The potential of the presented approach for predictive models of range dynamics stems from the statistical framework that dissects species–environment relationships into spatiotemporal population dynamics and environmental response functions of demographic rates. This has the twofold benefit of: (1) inferring species niches from distribution data while accounting for spatiotemporal population dynamics, and (2) producing fully probabilistic forecasts of future range dynamics under environmental change. We are optimistic that such predictive process-based range models will improve forecasts of the impacts of environmental change on biodiversity and will thereby strengthen the scientific basis of conservation planning. By estimating niches and range dynamics from the combination of species distribution data with models founded in ecological theory, the presented framework furthermore strengthens links between biogeography and population biology, theoretical and applied ecology.

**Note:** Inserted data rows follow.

`config.mk`:
```
export PLATFORM = sky130hd
export DESIGN_NAME = systolic_sequencer
export DESIGN_NICKNAME = d
export VERILOG_FILES = /design/src/rtl/systolic_sequencer.sv
export SDC_FILE = /design/constraint.sdc
export NUM_CORES = 1
export LEC_CHECK = 0
export ABC_CLOCK_PERIOD_IN_PS = 2050
export CAP_MARGIN = 20
export CORE_UTILIZATION = 48
export CTS_CLUSTER_DIAMETER = 120
export DETAILED_ROUTE_END_ITERATION = 10
export HOLD_SLACK_MARGIN = 0.06
export PLACE_DENSITY = 0.84
export SETUP_SLACK_MARGIN = 0.5
export SYNTH_ARGS = -nofsm -noshare
export SYNTH_HDL_FRONTEND = slang
export SYNTH_SLANG_ARGS = --single-unit
```
`constraint.sdc`:
```
create_clock -name clk -period 2.05 [get_ports clk]
set_input_delay 0.3075 -clock clk [delete_from_list [all_inputs] [get_ports clk]]
set_output_delay 0.3075 -clock clk [all_outputs]
set_load 0.005 [all_outputs]
```
`src/rtl/systolic_sequencer.sv`:
```
// Instruction-driven controller for the 4x4 systolic matmul datapath.
// Each non-zero instruction runs fetch, clear, feed, drain and commit.
module systolic_sequencer #(
    parameter int INSTR_DEPTH = 8,
    parameter int IADDR_W     = 3,
    parameter int K_W         = 4,
    parameter int COL_W       = 8,
    parameter int ARRAY_DIM   = 4,
    parameter int OADDR_W     = 7
) (
    input  logic               clk,
    input  logic               rst,
    input  logic               ap_start,
    output logic               ap_done,
    output logic               busy,
    output logic               instr_rd_en,
    output logic [IADDR_W-1:0] instr_addr,
    input  logic [K_W-1:0]     instr_data,
    output logic               arr_clr,
    output logic               in_rd_en,
    output logic [COL_W-1:0]   in_col,
    output logic               out_wr_en,
    output logic [OADDR_W-1:0] out_base,
    output logic [K_W-1:0]     cur_k
);

    localparam int DRAIN_LEN = 2 * ARRAY_DIM - 1;
    localparam int BASE_STEP = ARRAY_DIM * ARRAY_DIM;
    localparam int DL_W      = $clog2(DRAIN_LEN + 1);
    localparam int CNT_W     = (K_W > DL_W) ? K_W : DL_W;

    typedef enum logic [2:0] {
        S_IDLE,
        S_FETCH,
        S_WAIT,
        S_CLEAR,
        S_FEED,
        S_DRAIN,
        S_WRITE,
        S_DONE
    } state_t;

    state_t             state_q, state_d;
    logic [IADDR_W-1:0] addr_q, addr_d;
    logic [COL_W-1:0]   col_q, col_d;
    logic [OADDR_W-1:0] base_q, base_d;
    logic [K_W-1:0]     k_q, k_d;
    logic [CNT_W-1:0]   cnt_q, cnt_d;
    logic               done_q, done_d;

    always_ff @(posedge clk) begin
        if (rst) begin
            state_q <= S_IDLE;
            addr_q  <= '0;
            col_q   <= '0;
            base_q  <= '0;
            k_q     <= '0;
            cnt_q   <= '0;
            done_q  <= 1'b0;
        end else begin
            state_q <= state_d;
            addr_q  <= addr_d;
            col_q   <= col_d;
            base_q  <= base_d;
            k_q     <= k_d;
            cnt_q   <= cnt_d;
            done_q  <= done_d;
        end
    end

    always_comb begin
        state_d = state_q;
        addr_d  = addr_q;
        col_d   = col_q;
        base_d  = base_q;
        k_d     = k_q;
        cnt_d   = cnt_q;
        done_d  = done_q;
        unique case (state_q)
            S_IDLE: begin
                if (ap_start) begin
                    state_d = S_FETCH;
                    done_d  = 1'b0;
                    addr_d  = '0;
                    col_d   = '0;
                    base_d  = '0;
                end
            end
            S_FETCH: state_d = S_WAIT;
            S_WAIT: begin
                k_d     = instr_data;
                state_d = (instr_data == '0) ? S_DONE : S_CLEAR;
            end
            S_CLEAR: begin
                cnt_d   = CNT_W'(k_q);
                state_d = S_FEED;
            end
            S_FEED: begin
                col_d = col_q + 1'b1;
                if (cnt_q == CNT_W'(1)) begin
                    cnt_d   = CNT_W'(DRAIN_LEN);
                    state_d = S_DRAIN;
                end else begin
                    cnt_d = cnt_q - 1'b1;
                end
            end
            S_DRAIN: begin
                if (cnt_q == CNT_W'(1)) begin
                    state_d = S_WRITE;
                end else begin
                    cnt_d = cnt_q - 1'b1;
                end
            end
            S_WRITE: begin
                base_d  = base_q + OADDR_W'(BASE_STEP);
                addr_d  = addr_q + 1'b1;
                // Running off the last slot ends the program like a halt.
                if (addr_q == IADDR_W'(INSTR_DEPTH - 1)) begin
                    state_d = S_DONE;
                end else begin
                    state_d = S_FETCH;
                end
            end
            S_DONE: begin
                done_d  = 1'b1;
                state_d = S_IDLE;
            end
            default: state_d = S_IDLE;
        endcase
    end

    assign busy        = (state_q != S_IDLE);
    assign instr_rd_en = (state_q == S_FETCH);
    assign arr_clr     = (state_q == S_CLEAR);
    assign in_rd_en    = (state_q == S_FEED);
    assign out_wr_en   = (state_q == S_WRITE);
    assign ap_done     = done_q;
    assign instr_addr  = addr_q;
    assign in_col      = col_q;
    assign out_base    = base_q;
    assign cur_k       = k_q;

endmodule

```
==> flow_summary.ini, run 1 <==
[sta]
finClkSkew_ns = 0.001665
max_freq_ghz = 0.5755
relSlewSlack = 0.6601
tightest_slew_ns = 0.5083
maxSlewViolCount = 0
setup_viol = 0
setup_slack_ns = 0.3125
finalHoldViolCount = 0
period_share = 0.8476
period_minus_slack_ns = 1.738
rsz0062_at_grt = yes
setup_tns_ns = 0

[floorplan]
core_area_mm2 = 0.002758
num_io_pins = 35
dieWidth_um = 55.94
die-area_mm2 = 0.003129
dieHeight_um = 55.94
rows = 19
start_util = 0.5064

[clock_tree]
numCtsBuffers = 3
clk_path_buf_depth = 2
path_clk_slew_ns = 0.16
clk_latency_ns = 0.34
cts-root-buf = clkbuf_4
htree_levels = 1
cts_sinks = 26
cts_tree = done

[drt]
drc = 0
detail_route.iter0.violations = 61
drt-pass1-iter-count = 4
detail-route-antenna-nets = 0
wirelength_um = 4567
vias = 1490
wl_per_cell_um = 17.77
post_drt_via_cell_ratio = 5.798

[placed_design]
io_buffers = 30
place_congestion = 0.8406
dp_cells = 217
dp_slack_ns = 0.1614
dpl.hpwl_um = 2148

[critical_path]
r2r_start = state_q[2]
cp.required_ns = 1.74
critPathArrivalTime_ns = 1.43
end_kind = output port
r2r_end = in_col[5]
path_max_fanout = 3
rrSetupSlack_ns = 0.41
crit_start = state_q[2]
critical_path_class = reg2out
crit_path_start_kind = register
r2r_cells = 7

[synth]
avgSynthCellArea_um2 = 8.673
yosysUniqueCellTypes = 46
synthFlopType = dfxtp_1
ys_seq_elements = 26
async_flop_share = 0
synth_edf_count = 0
synth_cells = 161
synth_warnings = 0
syn_area_mm2 = 0.001396
ys_seq_area_frac = 0.3728

[global_routing]
grt_max_degree = 15
gr-total-overflow = 0
track_usage = 0.2350
grtUsageMet1 = 0.2836
grt_pass1_vias = 1341
busiest_layer = met2
grt_util_met2 = 0.3993
antenna_found_initial = 0
grt_first_pass_wirelength_um = 5837
met3_usage = 0.02791

[pwr]
irDropWorstVdd_mv = 0.4384
p_leak_nw = 1.037
finalPower_w = 0.001056
power_density_mw_per_mm2 = 482.1

[cells_and_area]
area_growth_pct = 56.81
seq_area_um2 = 560.5
drive_above_1_share = 0.4292
diodes = 0
fillers = 150
final_cells = 257
multi_input_area_um2 = 889.6
nets = 240

[status]
status = finished clean

[hold_path]
hold_end = in_col[7]
min_path_type = reg2reg
hold_path_depth = 1
worstHoldStart = in_col[7]

[run]
drv_cap = 0
repair_timing:
item / 4_1_cts / 5_1_grt
pin swaps: 7 / 14
hold buffers: 0 / 0
setup endpoints to repair: 31 / 43
buffers inserted: 17 / 19
resized for setup: 46 / 42
how the worst max path moves through the flow:
stage / end / slack [ns] / cells after the start
after detailed placement: in_col[5] / 0.16 / 5
after CTS: in_rd_en / 0.28 / 4
after global routing: in_rd_en / 0.27 / 4
after floorplan: state_q[0] / 0.54 / 5
after global placement: in_col[6] / 0.20 / 5
final: in_rd_en / 0.31 / 4
sequential cells by signal, summed over array words and instances, names as in the netlist:
name	flops
in_col	8
instr_addr	3
out_base	3
ap_done	1
state_q	3
cnt_q	4
cur_k	4
routing by layer:
layer,vias to the layer above,wire length (µm)
li1,695,-
met1,719,1947
met2,67,2323
met3,9,215
met4,0,80
met5,-,0
final cells by class:
class / instances / area share
clock buffer: 4 / 0.01657
inverter: 5 / 0.01086
multi-input combinational: 120 / 0.4063
sequential: 26 / 0.2560
tap: 31 / 0.01771
timing repair buffer: 71 / 0.2926
layout by cell type, fill, tap and decap left out, types with 4 or more instances in the layout:
cell             Yosys  routed
nor2_1              21      20
a21oi_1             15      13
inv_1                4       4
ha_1                 6       5
buf_6                1       8
a211oi_1             4       4
dfxtp_4              0       4
mux2i_1              4       4
buf_4                5      32
o21ai_0              6       4
conb_1               1       4
nand2_1              8       7
dfxtp_2              0      20
clkdlybuf4s50_1      0      17
dlymetal6s2s_1       0       8
cell usage after synthesis (all sizes together), types with 3 or more instances:
library cell	instances	area [µm²]
or3	3	18.77
inv	4	15.01
a21oi	15	75.07
clkbuf	5	18.77
a211o	3	26.28
mux2i	4	40.04
nand3	3	25.02
dfxtp	26	520.5
or3b	3	28.78
nor2	23	91.34
ha	6	75.07
o21ai	6	30.03
nand2	8	30.03
buf	8	58.81
nor3	4	25.02
a211oi	4	30.03
a22oi	4	30.03
critical path, stage by stage, from the launching register on:
cell and delay (ns):
dfxtp_2 0.39, buf_4 0.11, or3b_4 0.40, clkinv_4 0.07, clkbuf_2 0.11
metrics by stage:
stage                     hold WS, ns    util  cell area, µm²
after floorplan                0.4450       -            1408
after global placement         0.4609  0.6189            1707
after detailed placement       0.4634  0.6189            1707
after CTS                      0.4638  0.6974            1923
after global routing           0.4898  0.7940            2190
final                          0.4609  0.7940            2190
kinds of logic after synthesis:
kind of cell	synth area share
and+or+nand+nor	0.2697
AOI/OAI and AO/OA	0.1595
DFF	0.3728
buffers and inverters	0.07258
adders and majority gates	0.05376
muxes	0.05018
xor gates and xnor gates	0.01882
other	0.002686
power by group:
part           switching (W)  internal [W]
logic               0.000115      0.000117
clock network       0.000178      0.000109
registers          0.0000193      0.000517
No activity file was read; power rests on OpenSTA's default activity.
==> run 2, diff against run 1 <==
--- a/config.mk
+++ b/config.mk
@@ -5,7 +5,7 @@
 export SDC_FILE = /design/constraint.sdc
 export NUM_CORES = 1
 export LEC_CHECK = 0
-export ABC_CLOCK_PERIOD_IN_PS = 2050
+export ABC_CLOCK_PERIOD_IN_PS = 1600
 export CAP_MARGIN = 20
 export CORE_UTILIZATION = 48
 export CTS_CLUSTER_DIAMETER = 120
==> constraint.sdc (replaced) <==
create_clock -name clk -period 1.6 [get_ports clk]
set_input_delay 0.24 -clock clk [delete_from_list [all_inputs] [get_ports clk]]
set_output_delay 0.24 -clock clk [all_outputs]
set_load 0.005 [all_outputs]
==> run 2 against run 1 <==
Against the previous run: the flow now finishes with violations (setup timing); routed wire length up 19%; core utilization up 7.8 points; non-clock buffer count up 12; sequential power up 28%; sequential share of layout area down 2.2 points; worst setup slack worse by 0.34 ns; worst hold slack better by 0.076 ns; cell count up 4.7%; global-route usage up 7.8 points; register-to-register slack worse by 0.41 ns; critical endpoint unchanged; largest power group unchanged.
==> flow_summary.ini, run 2 (same netlist as run 1, synthesis figures left out) <==
[floorplan]
rows = 19
core_area_mm2 = 0.002758
dieHeight_um = 55.94
die-area_mm2 = 0.003129
num_io_pins = 35
start_util = 0.5064
dieWidth_um = 55.94

[drt]
drt-pass1-iter-count = 4
detail_route.iter0.violations = 107
detail-route-antenna-nets = 0
wl_per_cell_um = 20.20
drc = 0
wirelength_um = 5434
post_drt_via_cell_ratio = 5.989
vias = 1611

[clock_tree]
clk_path_buf_depth = 2
htree_levels = 1
cts-root-buf = clkbuf_4
clk_latency_ns = 0.34
cts_tree = done
cts_sinks = 26
numCtsBuffers = 3
cts_hold_buffers = 0
path_clk_slew_ns = 0.16

[cells_and_area]
final_common_cell = buf_4
fillers = 141
largest_register_ff_count = 8
fin_util = 0.8716
final_cells = 269
area_growth_pct = 72.13
layout_common_cells = buf_4, buf_2, buf_6, dfxtp_2, nor2_1
drive_above_1_share = 0.6639
nets = 252
seq_area_um2 = 563.0
multi_input_area_mm2 = 0.001045
diodes = 0

[run]
drv_cap = 0

[pwr]
finalPower_w = 0.001493
p_sw_w = 0.0004349
seq_power_share = 0.460
p_leak_nw = 1.027
combPwrFrac = 0.265
p_clk_frac = 0.275
p_int_w = 0.001058
swShare = 0.2914
irDropWorstVdd_mv = 0.7186
power_density_mw_per_mm2 = 621.0

[global_routing]
grt_max_degree = 16
grt_first_pass_wirelength_um = 7617
track_usage = 0.3129
gr-total-overflow = 0
grt_pass1_vias = 1650
antenna_found_initial = 0

[placed_design]
dp_cells = 229
io_buffers = 30
dpl.hpwl_um = 2524
place_congestion = 0.8203

[critical_path]
path_max_fanout = 3
r2r_cells = 7
end_kind = output port
cp.required_ns = 1.36
critPathArrivalTime_ns = 1.39
critical_path_class = reg2out
crit_path_start_kind = register

[sta]
finalHoldViolCount = 0
period_minus_slack_ns = 1.629
max_freq_ghz = 0.6139
setup_viol = 2
setup_slack_ns = -0.02889
rsz0062_at_grt = yes
relSlewSlack = 0.5701
finClkSkew_ns = 0.007818
finalHoldWorstSlack_ns = 0.5365
setup_tns_ns = -0.03214
period_share = 1.018
tightest_slew_ns = 0.6381
maxSlewViolCount = 0

[status]
violations = setup timing
status = finished with violations

[hold_path]
hold_path_depth = 2
min_path_type = reg2reg
-- run 2: changes by cell type in the layout (fill, tap and decap cells not counted), moves of 3 or more --
cell | before | now
nor2_1 | 20 | 17
a211oi_2 | 0 | 3
a211oi_1 | 4 | 1
inv_1 | 4 | 1
ha_4 | 0 | 3
buf_4 | 32 | 35
a21oi_1 | 13 | 6
dlymetal6s2s_1 | 8 | 0
clkdlybuf4s50_1 | 17 | 6
a21oi_2 | 0 | 6
nor2_2 | 2 | 5
buf_6 | 8 | 20
buf_2 | 3 | 20
-- run 2: power by group through the flow --
| stage | Combinational (W) | Sequential (W) | Clock, W |
|---|---|---|---|
| finish | 0.000396 | 0.000687 | 0.000410 |
| global route | 0.000416 | 0.000689 | 0.000433 |
| CTS | 0.000341 | 0.000684 | 0.000407 |
| detailed placement | 0.000249 | 0.000702 | 0 |
| global placement | 0.000240 | 0.000701 | 0 |
| floorplan | 0.000159 | 0.000697 | 0 |
-- run 2: final timing paths --
kind / startpoint / end / slack (ns)
hold / removal: in_col[7] / in_col[7] / 0.54
hold reg to reg: in_col[7] / in_col[7] / 0.54
setup reg to reg: state_q[0] / cnt_q[1] / 0
setup / recovery: state_q[0] / in_rd_en / -0.03
-- run 2: worst max-delay path, cell delays in order (launching register included) --
cell and delay (ns):
dfxtp_4 0.39, buf_6 0.12, or3b_4 0.40, clkinv_4 0.07, buf_6 0.08
-- run 2: stage by stage --
step | cell area [µm²] | worst slack (ns)
global placement | 1867 | -0.04931
global route | 2404 | -0.05669
CTS | 2251 | -0.01280
detailed placement | 1867 | -0.1324
finish | 2404 | -0.02889
floorplan | 1489 | 0.1938
-- run 2: timing repair --
action | in CTS | in global routing
buffers inserted | 34 | 2
pin swaps | 22 | 13
setup endpoints to repair | 50 | 33
gates resized for setup | 159 | 31
-- run 2: cell type report --
type | instances | share of cell area
Clock buffer | 4 | 0.01978
Inverter | 5 | 0.01301
Multi-Input combinational cell | 120 | 0.4347
Sequential cell | 26 | 0.2343
Tap cell | 31 | 0.01614
Timing Repair Buffer | 83 | 0.2821
-- run 2: layer usage --
metal | global-route usage | wire (µm) | up-vias | part of all wire
met2 | 0.5766 | 2850 | 92 | 0.52
met5 | 0 | 0 | - | 0
met1 | 0.3460 | 1900 | 767 | 0.35
met3 | 0.04186 | 300 | 30 | 0.055
li1 | - | - | 722 | -
met4 | 0.1672 | 384 | 0 | 0.071
==> RTL change 1 (settings of run 1) <==
The parameter `ARRAY_DIM` goes from 4 to 2.
--- a/src/rtl/systolic_sequencer.sv
+++ b/src/rtl/systolic_sequencer.sv
@@ -5,7 +5,7 @@
     parameter int IADDR_W     = 3,
     parameter int K_W         = 4,
     parameter int COL_W       = 8,
-    parameter int ARRAY_DIM   = 4,
+    parameter int ARRAY_DIM   = 2,
     parameter int OADDR_W     = 7
 ) (
     input  logic               clk,
Formal check against the unedited RTL: not equivalent (a bounded check fails within 10 cycles, from zero or initial values and one cycle with rst high).
==> RTL change 1 against run 1 <==
- the run now ends with DRC left
- sequential share of layout area up 1.2 points
- setup slack worse by 26 ps
- sequential cell count up 2
- critical path depth grew 2
- cell area rose by 3.4%
- synthesized area up 3.3%
- routed wire length rose by 7.4%
- power grew 22%
- count of clock-buffer cells in the layout fell by 1
- highest routed layer unchanged
==> RTL change 1: results (changes against run 1) <==
placement:
  port_buffers: 32  # +6.7%
  place_ws_ps: 10.68  # -150.7 ps
  dp_hpwl_um: 2299  # +7.0%
  placed_cell_area_um2: 1810  # +6.1%
  place_congestion: 0.8339  # -0.80%
worst_setup_path:
  rrSetupSlack_ps: 290  # -120 ps
  r2r-end: "in_col[4]"
  worstRegToRegCells: 6  # -1
  critPathSlowestCell: "dfxtp_2"
  arrival_ps: 2020  # +590 ps
  critPathMaxFanout: 4  # +1
timing:
  clock_skew_ps: 2.920  # +1.255 ps
  tightest_slew_ps: 628.4  # +120.1 ps
  fmax_mhz: 567.0  # -1.5%
hold_path:
  worstHoldStart: "out_base[6]"
  min_to: "out_base[6]"
synthesis:
  synth_mux_area_share_pct: 2.168  # -2.8 points
  yosys.area_share.adder_pct: 5.204  # -0.17 points
  synth_compound_area_share_pct: 20.29  # +4.3 points
  yosys-top-cells-count: "dfxtp_1 (28), nand2_1 (20), a21oi_1 (16), nor2_1 (16)"
  synth_xor_area_share_pct: 1.214  # -0.67 points
  yosysSeqAreaShare_pct: 38.86  # +1.6 points
  synth_area_leaders: "dfxtp_1 (39%), a21oi_1 (5.6%), ha_1 (5.2%), nand2_1 (5.2%), nor2_1 (4.2%)"
detailed_routing:
  drtIter0Drc: 124  # +100%
  drt-pass1-iter-count: 7  # +3
  routedWlPerCell_um: 18.04  # +1.5%
  via_count: 1685  # +13%
  drc_errors: 2  # +2
cells_and_area:
  nNetsFinal: 255  # +6.3%
  drive_gt1_share_pct: 39.00  # -3.9 points
grt:
  grt_usage_pct: 24.46  # +0.95 points
  antenna_found_initial: 0  # unchanged
  grt_start_max_net_pins: 18  # +3
  grt_pass1_vias: 1465  # +9.2%
  grt_pass1_wl_um: 6334  # +8.5%
run_status:
  status: "finished with violations"
  violations: "DRC"
pwr:
  irDropWorstVdd_mv: 0.5229  # +19%
  p_leak_nw: 1.105  # +6.6%
RTL change 1: changes by cell type after synthesis, sizes merged, moves of 3 or more:
| cell | before | now |
|---|---|---|
| a211o | 3 | 0 |
| inv | 4 | 10 |
| o21ai | 6 | 10 |
| nand3 | 3 | 9 |
| a22oi | 4 | 0 |
| nor2 | 23 | 16 |
| buf | 8 | 4 |
| a311oi | 0 | 3 |
| nand2 | 8 | 20 |
RTL change 1: metrics by stage:
step	total power [mW]	cells	hold WS, ps
after floorplan	0.7431	178	408.4
after CTS	1.220	255	466.2
after global routing	1.326	272	483.2
final	1.292	272	465.8
after detailed placement	0.8154	238	477.1
after global placement	0.8069	238	461.6
RTL change 1: where the power goes:
group | switching [mW] | total [mW] | internal, mW
Sequential | 0.0176 | 0.578 | 0.560
Clock | 0.183 | 0.381 | 0.198
Combinational | 0.173 | 0.333 | 0.161
Total | 0.373 | 1.29 | 0.919
RTL change 1: worst max path at each step:
stage,startpoint,endpoint,depth (start not counted)
3_5_place_dp,ap_start,in_col[0],5
2_1_floorplan,state_q[0],in_col[6],6
5_1_grt,state_q[2],in_col[4],6
4_1_cts,state_q[2],busy,3
3_3_place_gp,ap_start,in_col[0],5
6_report,state_q[2],in_col[4],6
RTL change 1: cell type report:
type | count | area, um^2
clock buffer | 3 | 22.52
clock inverter | 1 | 30.03
fill | 151 | 541.8
inverter | 11 | 42.54
multi-input combinational | 129 | 880.8
sequential | 28 | 605.6
tap | 31 | 38.79
timing repair buffer | 69 | 643.1
RTL change 1: layer usage:
layer	global-route usage [%]	share of wire [%]
met3	2.535	7.5
met2	41.50	49
met5	0	0
met4	9.059	3.0
met1	32.00	41
RTL change 1: what timing repair did:
action                                  in CTS  in global routing
gates resized for setup                     59                 29
setup buffers                               13                 17
endpoints found under the setup margin      36                 36
pin swaps                                    5                  6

For helpful discussion we thank Wolfgang Cramer as well as Bob O'Hara, Otso Ovaskainen, Barbara Anderson and other members of the UKPopNet (NERC R8-H12-01 and English Nature) working group ‘Bayesian distribution models: dynamics, processes and projections’. We are grateful for comments of two anonymous referees that helped to improve the manuscript. J.P. acknowledges financial support from the University of Potsdam Graduate Initiative on Ecological Modelling (UPGradE), the German Federal Agency for Nature Conservation and the European Commission 7th Framework Programme for the Environment (projects ALARM, GOCE-CT-2003-506675, and CarboExtreme, 226701). F.S. furthermore acknowledges support from the European Union through Marie Curie Transfer of Knowledge Project FEMMES (MTKD-CT-2006-042261).
Jörn Pagel is interested in the modelling of spatial population dynamics and in computational statistical methods to link demographic models to data.
Frank Schurr is interested in developing a mechanistic understanding of how range dynamics arise from demographic processes.